Con il coronavirus non ancora debellato e con le probabili ripercussioni sull'economia globale causate dall'epidemia, i bassi tassi d'interesse rischiano di diventare un boomerang che colpisce chi lo ha lanciato. Federal Reserve e Bce lo sanno da tempo, e ora lo ammettono: «In caso di crisi, non abbiamo munizioni sufficienti per combatterla». Quasi in un esercizio di copia-incolla delle parole pronunciate pochi giorni fa dalla numero uno dell'Eurotower, Christine Lagarde, il presidente della banca centrale Usa, Jerome Powell, ha ricordato ieri davanti al Congresso che «l'attuale politica monetaria può limitare la capacità delle banche centrali di ridurre i tassi a sufficienza per sostenere l'economia durante una recessione». Una stoccata indiretta a Donald Trump, che a più riprese aveva sollecitato un azzeramento del costo del denaro, ma soprattutto una nota di marcata preoccupazione per l'assenza di mezzi di contrasto se lo tsunami economico che sta investendo il Dragone dovesse varcare la muraglia cinese. Alcuni studi hanno infatti stimato che per raddrizzare una piega recessiva occorrono almeno tassi fra il 4 e il 5%, una percentuale lontana anni luce dai valori attuali dei principali istituti di emissione.
Le politiche lasche degli ultimi anni, il cui alfa va ricercato nella reazione - del tutto legittima - avuta ai tempi del colera finanziario da mutui subprime, potrebbero quindi presentare un conto salato nei prossimi mesi. Che finirebbe per essere fatto pagare a chi, non trovando sponda nella politica, ha trasformato misure d'emergenza in una risposta fisiologica alla scarsa crescita. La Lagarde ha già fiutato il pericolo. È a lei che rischia di restare in mano il cerino acceso. Non a caso, l'ex capa del Fondo monetario internazionale ha sottolineato ieri in un intervento all'Europarlamento come la politica monetaria non possa essere «only game in town», cioè la sola panacea contro tutti i mali economici. Serve altro, a cominciare dal contributo di chi legifera e di chi governa tenendo come stella polare «le politiche di bilancio e le riforme strutturali».
Ora, sembra dire la Lagarde, non è più il momento di girare la testa dall'altra parte: lo stimolo monetario «ha sostenuto la crescita», ma «più a lungo restano le nostre misure, più sale il rischio che gli effetti collaterali diventino più pronunciati». Vale a dire, un impatto negativo sui risparmi e sui prezzi delle case, oltre all'assunzione di rischi eccessivi da parte dei mercati.

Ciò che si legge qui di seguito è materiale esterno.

This is an optimization exercise on Yosys and OpenROAD, whose aim is small area, a short achievable clock period and few clock cycles, not a production implementation. At most, simulation tests tie the RTL to the original design; equivalence was not proved. The RTL of run 3 was laid out without a check of its function. No activity file was given, so power comes from the tool's default toggle rates.

==> flow/design.v (outline; a module is shown in full before it is edited, if it fits) <==
// module tpb_codec: 817 lines
// module tpb_fmt: 20 lines
// module tpb_opd: 40 lines
// module tpb_legal: 30 lines
// module tpb_dec: 34 lines
// module tpb_resmux: 35 lines
// module tpb_rsp: 47 lines
// module tpb_ctl: 36 lines
// module tpb_pw: 32 lines
module tpb_codec (
    input  wire        clk,
    input  wire        rst,         
    input  wire        cmd_valid,
    output wire        cmd_ready,
    input  wire [31:0] cmd_word,
    input  wire [63:0] cmd_opd,
    input  wire [15:0] cmd_flen,
    input  wire        frm_valid,
    output wire        frm_ready,
    input  wire [7:0]  frm_data,
    output wire        rsp_valid,
    output wire [7:0]  rsp_status,
    output wire [63:0] rsp_res
);
  // ...
==> flow/flow/run.sh <==
#!/bin/bash
# Layout flow: the standard flow (standard.sh, ORFS) with two settings
# that ORFS reads from the environment:
#  - BUFFER_PORTS_ARGS: the port buffers are sky130_fd_sc_hd__buf_2 cells
#    (every input and output port still gets its own buffer);
#  - CTS_ARGS: the clock tree is built as the standard flow builds it, but
#    without dummy load cells.
# The clock period, the SDC and every other step are the standard flow's.
set -euo pipefail
export BUFFER_PORTS_ARGS="-buffer_cell sky130_fd_sc_hd__buf_2"
export CTS_ARGS="-sink_clustering_enable -repair_clock_nets -dont_use_dummy_load -sink_clustering_size 30 -sink_clustering_max_diameter 75 -buf_list sky130_fd_sc_hd__clkbuf_16"
bash standard.sh > standard.log 2>&1
==> flow/standard.sh <==
#!/bin/bash
# synth_recipe.tcl (not shown) runs the flow's synth.tcl, then flattens the netlist and writes it again
# the make line also repeats each setting of config.mk as NAME=value (left out here)
make -C /OpenROAD-flow-scripts/flow DESIGN_CONFIG=/design/flow/config.mk WORK_HOME=/design/flow/orfs CLKGATE_MAP_FILE= SYNTH_SCRIPT=/design/flow/synth_recipe.tcl "${@:-finish}"
==> flow/config.mk <==
export PLATFORM = sky130hd
export DESIGN_NAME = tpb_codec
export DESIGN_NICKNAME = tpb_codec
export VERILOG_FILES = /design/flow/design.v
export SDC_FILE = /design/flow/constraint.sdc
export NUM_CORES = 8
export LEC_CHECK = 0
export ABC_AREA = 1
export CAP_MARGIN = 20
export CORE_MARGIN = 2
export CORE_UTILIZATION = 40
export CTS_BUF_LIST = sky130_fd_sc_hd__clkbuf_16
export CTS_CLUSTER_DIAMETER = 75
export CTS_CLUSTER_SIZE = 30
export PLACE_DENSITY = 0.8
export SLEW_MARGIN = 20
export SYNTH_HIERARCHICAL = 1
==> flow/constraint.sdc <==
create_clock -name core_clock -period 70.0 [get_ports {clk}]
set_input_delay 14.0000 -clock core_clock [delete_from_list [all_inputs] [get_ports {clk}]]
set_output_delay 14.0000 -clock core_clock [all_outputs]
set_load 0.01 [all_outputs]
==> flow_summary.json, run 1 <==
{
  "outcome": "complete, no violations",
  "total_global_routing_overflow": 0,
  "number_of_clock_tree_buffers_in_the_layout": 73,
  "number_of_gates_given_a_new_drive_strength_after_cts": 0,
  "wire_length_of_the_first_global_routing_pass_microns": 179000,
  "final.setup.worst_slack_ns": 54.72,
  "drt-wirelength-per-cell_microns": 17.9,
  "vias_in_the_first_global_route": 31100,
  "hold_viol_final": 0,
  "hold_start": "ring[141][2]",
  "synthesis.yosys.warnings": 13,
  "timing.final.setup_violations": 0,
  "clockRootBuffer": "sky130_fd_sc_hd__clkbuf_16",
  "finalMaxSlewViolations": 0,
  "final_core_utilization_pct": 43.7,
  "final_nets": 5227,
  "clock_latency_of_the_later_clocked_register_in_the_worst_skew_pair_ns": 0.68,
  "synth_area_per_cell_sq_um": 10.7,
  "wl_met1_microns": 51500,
  "power.density_mw_per_mm2": 30.1,
  "cp.required_ns": 56.00,
  "multi_input_area_share_pct": 24.3,
  "nWellTaps": 1662,
  "clk_pin_slew_ns": 0.11,
  "routed-wl-met3_microns": 7130
}
Testbench counts, summed over its fixed seeds: cycles 41,912.
==> inputs of run 2 (changes only) <==
--- a/flow/config.mk
+++ b/flow/config.mk
@@ -10,3 +10,3 @@
 export CORE_MARGIN = 2
-export CORE_UTILIZATION = 40
+export CORE_UTILIZATION = 55
 export CTS_BUF_LIST = sky130_fd_sc_hd__clkbuf_16
==> run 2 against run 1 <==
Global-route usage up 7.0 points. Power grew 0.65%. Via count increased by 0.35%. Clock-buffer cell count did not move. Critical path depth stayed put. Wire length is essentially flat. Register-to-register slack better by 0.21 ns. Synthesized cell count unchanged. Clock skew rose by 0.013 ns. Setup slack worse by 0.16 ns. Design area shrank 0.91%. Critical path type unchanged. Highest routed layer is now met5.
==> flow_summary.json, run 2 <==
{
  "initial_utilization_pct": 55.7,
  "synthesis.instances": 4784,
  "regMostFlops": "ring",
  "static-leakage-power_nw": 24.0,
  "clock_tree.buffer_depth": 3,
  "power.density_mw_per_mm2": 30.6,
  "hold_viol_final": 0,
  "timing.final.setup_violations": 0,
  "critical_path_peak_fanout": 1,
  "final.setup.worst_slack_ns": 54.55,
  "reg2reg_to": "rr_q[41]",
  "dpl_worst_slack_ns": 54.25,
  "fillers": 7370,
  "ant_nets": 0,
  "largest_register_ff_count": 1408,
  "floorplan.core_area_sq_mm": 0.0919,
  "num_rows": 111,
  "synth_area_per_cell_sq_um": 10.7,
  "cp.buffers_inverters": 1,
  "worstPathArrival_ns": 1.45,
  "synth.cell_area_sq_mm": 0.0512,
  "timing.fmax_mhz": 64.7,
  "detail_route.iter0.violations": 2835,
  "global_route.peak_usage_layer": "met2",
  "track_usage_pct": 24.7,
  "num_vias": 31600,
  "worstSetupEndpointType": "output port",
  "chipHeight_microns": 309,
  "rsz0062_at_grt": "false",
  "crit_path_time_final_ns": 15.45,
  "worst_setup_sp_type": "flop",
  "critical-path-max-stage-delay_ns": 0.57,
  "grtUsageMet2_pct": 41.0,
  "outcome": "complete, no violations",
  "ios": 199,
  "critical_path.cell_chain": "buf_2",
  "post_cts.repair.setup_buffers": 0,
  "layout_cells_sized_above_1_pct": 10.2,
  "clkSinkCount": 1707,
  "worst-setup-path-type": "flop to output port",
  "hold_path_class": "flop to flop",
  "cts-buffers-inserted": 73,
  "global_route_met1_utilization_pct": 31.7,
  "hold-path-cell-count": 0,
  "place_congestion": 0.985,
  "tritoncts": "built",
  "maximum_resistive_drop_on_vdd_mv": 0.0199,
  "hold_start": "ring[162][0]",
  "crit_path_top_delay_cell": "sky130_fd_sc_hd__dfxtp_1",
  "setup_total_negative_slack_ns": 0,
  "layout.cells.most_common": "sky130_fd_sc_hd__dfxtp_1",
  "ff2ff_path_depth": 55,
  "clk_pin_slew_ns": 0.11,
  "final_min_period_over_clock_period_pct": 22.1,
  "final_nets": 5228,
  "mostFrequentLayoutCells": "1612 x sky130_fd_sc_hd__dfxtp_1, 928 x sky130_fd_sc_hd__nand2_1, 507 x sky130_fd_sc_hd__inv_1",
  "finalMaxSlewViolations": 0,
  "total_global_routing_overflow": 0,
  "remaining_drc_errors": 0,
  "groute.layer.met3.usage_pct": 3.79,
  "detailedRoute.firstPassIterationCount": 6,
  "drt_wl_total_microns": 118000,
  "drv_cap": 0,
  "clock_latency_of_the_later_clocked_register_in_the_worst_skew_pair_ns": 0.68,
  "flow.area_growth_from_synthesis_pct": 7.67,
  "synthesis.yosys.warnings": 13,
  "floorplan.die_area_sq_mm": 0.0955,
  "vias_per_cell": 5.10,
  "hpwlAfterDp_microns": 83900,
  "biggestRegsByFlops": "ring: 1408 flops, p: 96 flops, xq: 66 flops",
  "grt_start_max_net_pins": 66,
  "clockRootBuffer": "sky130_fd_sc_hd__clkbuf_16",
  "drt-wirelength-per-cell_microns": 19.1,
  "slew_headroom_pct": 20.8,
  "n_antenna_cell": 0,
  "largest_clock_skew_in_the_final_design_ns": 0.101,
  "cts_hold_buf": 0,
  "min_to": "ring[161][0]",
  "number_of_gates_given_a_new_drive_strength_after_cts": 0,
  "wire_length_of_the_first_global_routing_pass_microns": 179000,
  "rr_startpoint": "p[10][7]",
  "grt_antenna_before_repair": 5,
  "cp.required_ns": 56.00,
  "htree_num_levels": 3,
  "die_w_microns": 309,
  "timing.critical_path.max_delay_family": "flip-flops",
  "worst_margin_slew_ns": 1.16,
  "buffer_ports.inserted": 172,
  "vias_in_the_first_global_route": 30800,
  "worst-r2r-setup-slack_ns": 56.76
}
run 2: cell count changes in the layout (fill, tap and decap cells not counted), moves of 2 or more:
cell                        delta
sky130_fd_sc_hd__o21ai_1       +2
sky130_fd_sc_hd__a21oi_2       +2
sky130_fd_sc_hd__diode_2       -2
sky130_fd_sc_hd__a21oi_1       -2
sky130_fd_sc_hd__a2111oi_1     +2
sky130_fd_sc_hd__a2111oi_0     -2
run 2: power breakdown:
part | switching [W] | internal [W] | leakage [nW]
clock network | 0.000276 | 0.000188 | 0.900
logic | 0.000142 | 0.0000751 | 9.10
registers | 0.0000118 | 0.000993 | 14.0
total | 0.000429 | 0.00126 | 24.0
run 2: how the worst max path moves through the flow:
stage	start	end	slack, ns	depth (start not counted)
floorplan	cmd_word[30]	rv_q	54.84	14
global placement	cmd_word[30]	rv_q	54.31	15
detailed placement	cmd_word[5]	rr_q[2]	54.25	11
CTS	rr_q[2]	rsp_res[2]	54.52	1
global route	rr_q[2]	rsp_res[2]	54.46	1
finish	rr_q[0]	rsp_res[0]	54.55	1
run 2: through the flow:
stage	power [W]	cell area (sq um)	std cells	utilization, %	hold WS (ns)
floorplan	0.00116	51300	4809	-	0.310
global placement	0.00124	53300	6123	57.9	0.310
detailed placement	0.00124	53300	6123	57.9	0.312
CTS	0.00169	55100	6196	59.9	0.240
global route	0.00176	55100	6196	59.9	0.236
finish	0.00169	55100	6196	59.9	0.252
run 2: final cells by class:
cell class              instances  area, sq um  area share (%)
clock buffers                  73         1830            3.31
inverters                     532         2000            3.63
multi-input cells            2438        13500            24.5
flip-flops and latches       1707        35100            63.7
well taps                    1243         1560            2.82
repair buffers                203         1090            1.98
run 2: routing by layer:
layer,wire (microns),up-vias,part of all wire (%)
met3,6940,302,5.9
met2,55000,1050,46
li1,-,15300,-
met5,23,-,0.019
met1,50200,14900,42
met4,6230,4,5.3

La scarsa, o nulla, risposta data negli anni dalla politica è il lato carente di cui Mario Draghi si era sempre lamentato durante il proprio mandato. Al di là delle mancate riforme strutturali, mattoni fondamentali come l'unione bancaria e l'unione del mercato dei capitali non sono mai stati posati. Così come è rimasto finora lettera morta, per i veti incrociati di molti Paesi, quel bilancio comune che doveva essere l'ammortizzatore in caso di choc economici.
Un tassello mancante di cui potremmo presto pentirci se il corona virus, dall'ambito medico-sanitario, sconfinerà in quello economico senza che le banche centrali possano sparare un solo colpo per difenderci dal peggio.